* _PROBLEM DESCRIPTION_: Retype, word for word, each line between the lines holding "die_y_um = 218" and "clk_pin_slew_ns = 0.06", inclusive, and leave the rest of the data alone.

* _Dataset entries_:

++++

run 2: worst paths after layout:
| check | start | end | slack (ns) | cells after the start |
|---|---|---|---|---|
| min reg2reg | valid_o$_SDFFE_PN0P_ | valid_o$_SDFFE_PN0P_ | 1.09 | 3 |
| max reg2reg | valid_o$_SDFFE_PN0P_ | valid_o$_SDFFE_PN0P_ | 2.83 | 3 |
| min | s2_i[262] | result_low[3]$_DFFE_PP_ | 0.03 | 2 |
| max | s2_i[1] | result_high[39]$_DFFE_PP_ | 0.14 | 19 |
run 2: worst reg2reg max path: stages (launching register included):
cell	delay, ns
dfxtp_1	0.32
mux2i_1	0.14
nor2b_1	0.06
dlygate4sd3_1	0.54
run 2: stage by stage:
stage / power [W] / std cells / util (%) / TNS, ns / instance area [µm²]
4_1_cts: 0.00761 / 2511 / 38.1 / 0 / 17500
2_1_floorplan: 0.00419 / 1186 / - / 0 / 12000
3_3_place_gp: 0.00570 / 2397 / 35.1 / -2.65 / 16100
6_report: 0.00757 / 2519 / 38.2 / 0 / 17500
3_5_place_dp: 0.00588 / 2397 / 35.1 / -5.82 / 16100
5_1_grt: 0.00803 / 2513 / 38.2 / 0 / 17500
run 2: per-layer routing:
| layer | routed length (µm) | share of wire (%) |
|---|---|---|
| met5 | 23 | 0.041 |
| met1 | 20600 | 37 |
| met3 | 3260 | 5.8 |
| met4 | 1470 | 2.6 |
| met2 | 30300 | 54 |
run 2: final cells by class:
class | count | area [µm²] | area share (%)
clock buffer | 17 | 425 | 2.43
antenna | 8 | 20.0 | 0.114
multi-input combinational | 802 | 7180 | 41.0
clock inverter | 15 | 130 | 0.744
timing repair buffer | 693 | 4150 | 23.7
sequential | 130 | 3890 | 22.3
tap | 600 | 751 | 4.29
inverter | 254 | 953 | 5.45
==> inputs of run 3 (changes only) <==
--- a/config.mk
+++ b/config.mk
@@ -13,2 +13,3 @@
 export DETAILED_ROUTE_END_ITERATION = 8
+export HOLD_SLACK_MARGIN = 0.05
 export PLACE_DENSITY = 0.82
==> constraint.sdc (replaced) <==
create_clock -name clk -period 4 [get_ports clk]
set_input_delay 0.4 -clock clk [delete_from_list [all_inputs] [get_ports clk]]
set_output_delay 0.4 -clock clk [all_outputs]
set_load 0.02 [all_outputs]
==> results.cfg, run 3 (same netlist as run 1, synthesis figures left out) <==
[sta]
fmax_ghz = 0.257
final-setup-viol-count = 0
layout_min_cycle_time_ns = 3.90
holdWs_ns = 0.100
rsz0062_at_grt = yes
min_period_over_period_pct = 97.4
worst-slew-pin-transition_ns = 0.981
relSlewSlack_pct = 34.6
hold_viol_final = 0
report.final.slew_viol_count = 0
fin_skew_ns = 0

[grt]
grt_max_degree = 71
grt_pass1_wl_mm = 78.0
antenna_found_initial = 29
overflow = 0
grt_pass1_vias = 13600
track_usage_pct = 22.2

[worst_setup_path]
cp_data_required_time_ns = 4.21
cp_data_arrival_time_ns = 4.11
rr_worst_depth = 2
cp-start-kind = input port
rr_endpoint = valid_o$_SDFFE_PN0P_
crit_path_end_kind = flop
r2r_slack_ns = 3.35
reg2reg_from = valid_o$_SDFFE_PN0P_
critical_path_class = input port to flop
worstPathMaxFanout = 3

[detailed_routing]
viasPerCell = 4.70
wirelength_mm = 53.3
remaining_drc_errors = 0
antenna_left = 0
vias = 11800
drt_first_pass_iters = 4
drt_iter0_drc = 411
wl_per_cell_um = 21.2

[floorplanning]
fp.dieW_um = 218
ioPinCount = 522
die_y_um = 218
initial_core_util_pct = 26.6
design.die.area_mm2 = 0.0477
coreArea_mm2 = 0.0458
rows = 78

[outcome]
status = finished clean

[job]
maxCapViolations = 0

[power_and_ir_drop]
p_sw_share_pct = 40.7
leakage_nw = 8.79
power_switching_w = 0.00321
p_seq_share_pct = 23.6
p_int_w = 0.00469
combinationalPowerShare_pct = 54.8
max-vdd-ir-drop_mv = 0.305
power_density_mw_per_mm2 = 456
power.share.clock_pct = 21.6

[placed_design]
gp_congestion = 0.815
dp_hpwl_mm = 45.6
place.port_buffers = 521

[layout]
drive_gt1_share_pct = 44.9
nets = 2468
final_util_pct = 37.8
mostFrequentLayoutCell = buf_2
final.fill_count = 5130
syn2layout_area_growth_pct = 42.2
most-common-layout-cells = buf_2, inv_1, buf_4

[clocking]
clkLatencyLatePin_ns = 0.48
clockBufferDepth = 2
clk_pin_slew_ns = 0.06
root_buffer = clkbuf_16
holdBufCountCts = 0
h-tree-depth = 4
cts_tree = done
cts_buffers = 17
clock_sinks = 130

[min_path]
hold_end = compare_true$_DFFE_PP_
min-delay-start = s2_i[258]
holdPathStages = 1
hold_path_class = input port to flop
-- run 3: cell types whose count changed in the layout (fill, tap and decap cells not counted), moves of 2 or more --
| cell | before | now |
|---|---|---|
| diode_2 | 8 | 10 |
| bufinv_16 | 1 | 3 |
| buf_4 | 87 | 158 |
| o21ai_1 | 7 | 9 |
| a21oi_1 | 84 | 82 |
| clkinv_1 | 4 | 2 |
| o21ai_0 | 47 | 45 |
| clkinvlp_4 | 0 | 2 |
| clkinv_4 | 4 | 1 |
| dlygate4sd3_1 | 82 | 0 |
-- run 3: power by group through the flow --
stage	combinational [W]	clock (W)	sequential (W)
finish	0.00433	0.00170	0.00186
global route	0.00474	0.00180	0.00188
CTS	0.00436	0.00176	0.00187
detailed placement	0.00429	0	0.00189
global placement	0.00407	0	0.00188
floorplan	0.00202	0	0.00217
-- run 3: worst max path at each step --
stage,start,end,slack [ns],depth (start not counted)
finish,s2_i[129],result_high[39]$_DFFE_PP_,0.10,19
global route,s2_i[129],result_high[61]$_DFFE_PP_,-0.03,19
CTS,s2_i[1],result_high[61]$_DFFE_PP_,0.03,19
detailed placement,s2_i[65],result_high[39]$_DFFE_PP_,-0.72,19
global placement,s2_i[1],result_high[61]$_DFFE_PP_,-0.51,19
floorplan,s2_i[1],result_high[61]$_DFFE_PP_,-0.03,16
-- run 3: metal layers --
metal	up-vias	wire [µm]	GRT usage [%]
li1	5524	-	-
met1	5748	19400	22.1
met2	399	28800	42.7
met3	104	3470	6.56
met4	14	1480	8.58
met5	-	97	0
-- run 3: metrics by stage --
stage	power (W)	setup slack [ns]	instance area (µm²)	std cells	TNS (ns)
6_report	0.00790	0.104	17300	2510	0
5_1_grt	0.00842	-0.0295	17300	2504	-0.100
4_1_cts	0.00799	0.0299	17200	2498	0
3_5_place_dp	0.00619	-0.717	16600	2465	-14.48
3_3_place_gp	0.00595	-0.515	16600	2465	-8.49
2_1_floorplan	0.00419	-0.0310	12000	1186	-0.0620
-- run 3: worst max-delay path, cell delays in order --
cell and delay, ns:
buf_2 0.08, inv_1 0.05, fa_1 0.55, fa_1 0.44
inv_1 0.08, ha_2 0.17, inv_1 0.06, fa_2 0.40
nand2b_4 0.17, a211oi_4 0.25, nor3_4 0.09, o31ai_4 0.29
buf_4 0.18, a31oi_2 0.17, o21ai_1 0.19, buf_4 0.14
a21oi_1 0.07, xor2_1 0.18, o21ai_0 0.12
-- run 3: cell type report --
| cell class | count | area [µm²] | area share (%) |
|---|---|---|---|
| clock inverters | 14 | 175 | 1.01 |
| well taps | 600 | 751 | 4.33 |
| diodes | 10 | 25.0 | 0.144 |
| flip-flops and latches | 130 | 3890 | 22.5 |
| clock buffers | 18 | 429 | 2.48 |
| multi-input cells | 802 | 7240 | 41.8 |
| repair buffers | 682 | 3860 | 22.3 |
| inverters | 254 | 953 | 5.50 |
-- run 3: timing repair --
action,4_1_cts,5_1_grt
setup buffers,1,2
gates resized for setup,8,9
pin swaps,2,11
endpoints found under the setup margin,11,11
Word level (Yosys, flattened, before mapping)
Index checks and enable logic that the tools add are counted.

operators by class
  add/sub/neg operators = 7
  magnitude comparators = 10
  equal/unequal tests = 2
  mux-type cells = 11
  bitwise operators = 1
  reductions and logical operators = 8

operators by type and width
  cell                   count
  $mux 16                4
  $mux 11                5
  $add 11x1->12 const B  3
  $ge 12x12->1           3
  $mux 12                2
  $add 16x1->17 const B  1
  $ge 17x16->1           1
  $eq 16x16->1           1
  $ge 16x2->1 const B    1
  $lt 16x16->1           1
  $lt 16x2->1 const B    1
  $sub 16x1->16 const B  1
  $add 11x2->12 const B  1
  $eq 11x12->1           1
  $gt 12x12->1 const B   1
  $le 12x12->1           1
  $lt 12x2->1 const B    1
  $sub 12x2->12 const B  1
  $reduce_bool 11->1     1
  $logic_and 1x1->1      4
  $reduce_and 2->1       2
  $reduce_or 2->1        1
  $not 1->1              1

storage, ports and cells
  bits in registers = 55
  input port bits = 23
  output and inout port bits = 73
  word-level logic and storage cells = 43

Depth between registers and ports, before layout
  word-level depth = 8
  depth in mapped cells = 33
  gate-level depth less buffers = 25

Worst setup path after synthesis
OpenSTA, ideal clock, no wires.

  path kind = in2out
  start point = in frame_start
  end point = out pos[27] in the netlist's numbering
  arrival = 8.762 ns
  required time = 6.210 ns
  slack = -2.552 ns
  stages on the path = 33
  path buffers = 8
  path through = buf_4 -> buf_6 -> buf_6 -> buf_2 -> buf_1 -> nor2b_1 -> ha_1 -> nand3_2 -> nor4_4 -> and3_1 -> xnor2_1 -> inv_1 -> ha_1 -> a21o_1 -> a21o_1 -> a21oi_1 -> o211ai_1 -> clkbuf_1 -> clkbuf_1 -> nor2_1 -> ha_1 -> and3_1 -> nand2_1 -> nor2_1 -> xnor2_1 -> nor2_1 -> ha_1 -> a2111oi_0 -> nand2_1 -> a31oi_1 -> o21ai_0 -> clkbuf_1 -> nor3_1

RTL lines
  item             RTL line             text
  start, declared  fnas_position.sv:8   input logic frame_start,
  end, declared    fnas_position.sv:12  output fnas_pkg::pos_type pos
==> config.mk <==
export PLATFORM = sky130hd
export DESIGN_NAME = fnas_out_buffer
export DESIGN_NICKNAME = d
export VERILOG_FILES = /design/src/rtl/core/fnas_pkg.sv /design/src/rtl/core/fnas_out_buffer.sv
export SDC_FILE = /design/constraint.sdc
export NUM_CORES = 1
export LEC_CHECK = 0
export ABC_AREA = 1
export BUFFER_PORTS_ARGS = -buffer_cell sky130_fd_sc_hd__buf_2
export CORE_MARGIN = 5
export CORE_UTILIZATION = 32
export DETAILED_ROUTE_END_ITERATION = 8
export PLACE_DENSITY = 0.53
export SLEW_MARGIN = 20
export SYNTH_ARGS = -nofsm -noshare
export SYNTH_HDL_FRONTEND = slang
export SYNTH_SLANG_ARGS = --single-unit
==> constraint.sdc <==
create_clock -name clock -period 4.4 [get_ports clock]
set_clock_uncertainty 0.2 [all_clocks]
set_input_delay 0.44 -clock clock [delete_from_list [all_inputs] [get_ports clock]]
set_output_delay 0.44 -clock clock [all_outputs]
set_load 0.01 [all_outputs]
==> src/rtl/core/fnas_pkg.sv <==
`timescale 1ns / 1ps
// Shared constants, types and a helper function for the four-neighbour average stencil.
package fnas_pkg;

   localparam int PIXEL_W        = 16;
   localparam int ROW_W          = 16;
   localparam int COL_W          = 11;
   localparam int LEN_W          = 12;
   localparam int MAX_ROW_LENGTH = 2048;
   localparam int CSR_INDEX_W    = 1;
   localparam int CSR_DATA_W     = 16;

   localparam logic [CSR_INDEX_W-1:0] REG_ROW_LENGTH = 1'd0;
   localparam logic [CSR_INDEX_W-1:0] REG_ROW_COUNT  = 1'd1;

   localparam logic [LEN_W-1:0] ROW_LENGTH_RESET = 12'd1082;
   localparam logic [ROW_W-1:0] ROW_COUNT_RESET  = 16'd1922;
   localparam logic [LEN_W-1:0] MIN_LENGTH       = 12'd3;
   localparam logic [LEN_W-1:0] MAX_LENGTH       = LEN_W'(MAX_ROW_LENGTH);
   localparam logic [ROW_W-1:0] MIN_COUNT        = 16'd3;

   // One line memory entry: the pixel two rows up and the pixel one row up.
   typedef struct packed {
      logic [PIXEL_W-1:0] upper;
      logic [PIXEL_W-1:0] centre;
   } line_word_type;

   // Position of the pixel on the input channel, and what the datapath needs from it.
   typedef struct packed {
      logic [ROW_W-1:0] row;
      logic [COL_W-1:0] col;
      logic [COL_W-1:0] col_next;
      logic [COL_W-1:0] col_next2;
      logic [COL_W-1:0] fill_col;
      logic [COL_W-1:0] fill_next;
      logic             interior;
      logic             last;
   } pos_type;

   typedef struct packed {
      logic [PIXEL_W-1:0] average;
      logic [ROW_W-1:0]   row_index;
      logic [COL_W-1:0]   column_index;
      logic               frame_last;
   } result_type;

   // Column that follows col in a row of the given width.
   function automatic logic [COL_W-1:0] next_column(input logic [COL_W-1:0] col,
                                                    input logic [LEN_W-1:0] width);
      logic [LEN_W-1:0] inc;
      inc = {1'b0, col} + LEN_W'(1);
      if (inc >= width) begin
         next_column = '0;
      end else begin
         next_column = inc[COL_W-1:0];
      end
   endfunction

endpackage

==> src/rtl/core/fnas_out_buffer.sv <==
`timescale 1ns / 1ps
// Output register with a skid entry between the stencil datapath and the result channel.
module fnas_out_buffer (
   input  logic                 clock,
   input  logic                 reset,
   input  logic                 push,
   input  fnas_pkg::result_type push_data,
   input  logic                 rsp_stall,
   output logic                 full,
   output logic                 rsp_valid,
   output fnas_pkg::result_type rsp_data
);

   logic                 out_vld_ff, out_vld_in;
   logic                 skid_vld_ff, skid_vld_in;
   fnas_pkg::result_type out_ff, out_in;
   fnas_pkg::result_type skid_ff, skid_in;
   logic                 pop;

   assign pop = out_vld_ff && !rsp_stall;

   always_comb begin
      out_vld_in  = out_vld_ff;
      skid_vld_in = skid_vld_ff;
      out_in      = out_ff;
      skid_in     = skid_ff;
      if (pop || !out_vld_ff) begin
         // Output slot frees up: drain the skid entry first, else take the new transfer.
         if (skid_vld_ff) begin
            out_in      = skid_ff;
            out_vld_in  = 1'b1;
            skid_vld_in = 1'b0;
         end else begin
            out_in     = push_data;
            out_vld_in = push;
         end
      end else if (push) begin
         skid_in     = push_data;
         skid_vld_in = 1'b1;
      end
   end

   always_ff @(posedge clock) begin
      if (reset) begin
         out_vld_ff  <= 1'b0;
         skid_vld_ff <= 1'b0;
      end else begin
         out_vld_ff  <= out_vld_in;
         skid_vld_ff <= skid_vld_in;
      end
      out_ff  <= out_in;
      skid_ff <= skid_in;
   end

   assign full      = skid_vld_ff;
   assign rsp_valid = out_vld_ff;
   assign rsp_data  = out_ff;

endmodule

++++

* _RESPONSE TO THE TASK_:
die_y_um = 218
initial_core_util_pct = 26.6
design.die.area_mm2 = 0.0477
coreArea_mm2 = 0.0458
rows = 78

[outcome]
status = finished clean

[job]
maxCapViolations = 0

[power_and_ir_drop]
p_sw_share_pct = 40.7
leakage_nw = 8.79
power_switching_w = 0.00321
p_seq_share_pct = 23.6
p_int_w = 0.00469
combinationalPowerShare_pct = 54.8
max-vdd-ir-drop_mv = 0.305
power_density_mw_per_mm2 = 456
power.share.clock_pct = 21.6

[placed_design]
gp_congestion = 0.815
dp_hpwl_mm = 45.6
place.port_buffers = 521

[layout]
drive_gt1_share_pct = 44.9
nets = 2468
final_util_pct = 37.8
mostFrequentLayoutCell = buf_2
final.fill_count = 5130
syn2layout_area_growth_pct = 42.2
most-common-layout-cells = buf_2, inv_1, buf_4

[clocking]
clkLatencyLatePin_ns = 0.48
clockBufferDepth = 2
clk_pin_slew_ns = 0.06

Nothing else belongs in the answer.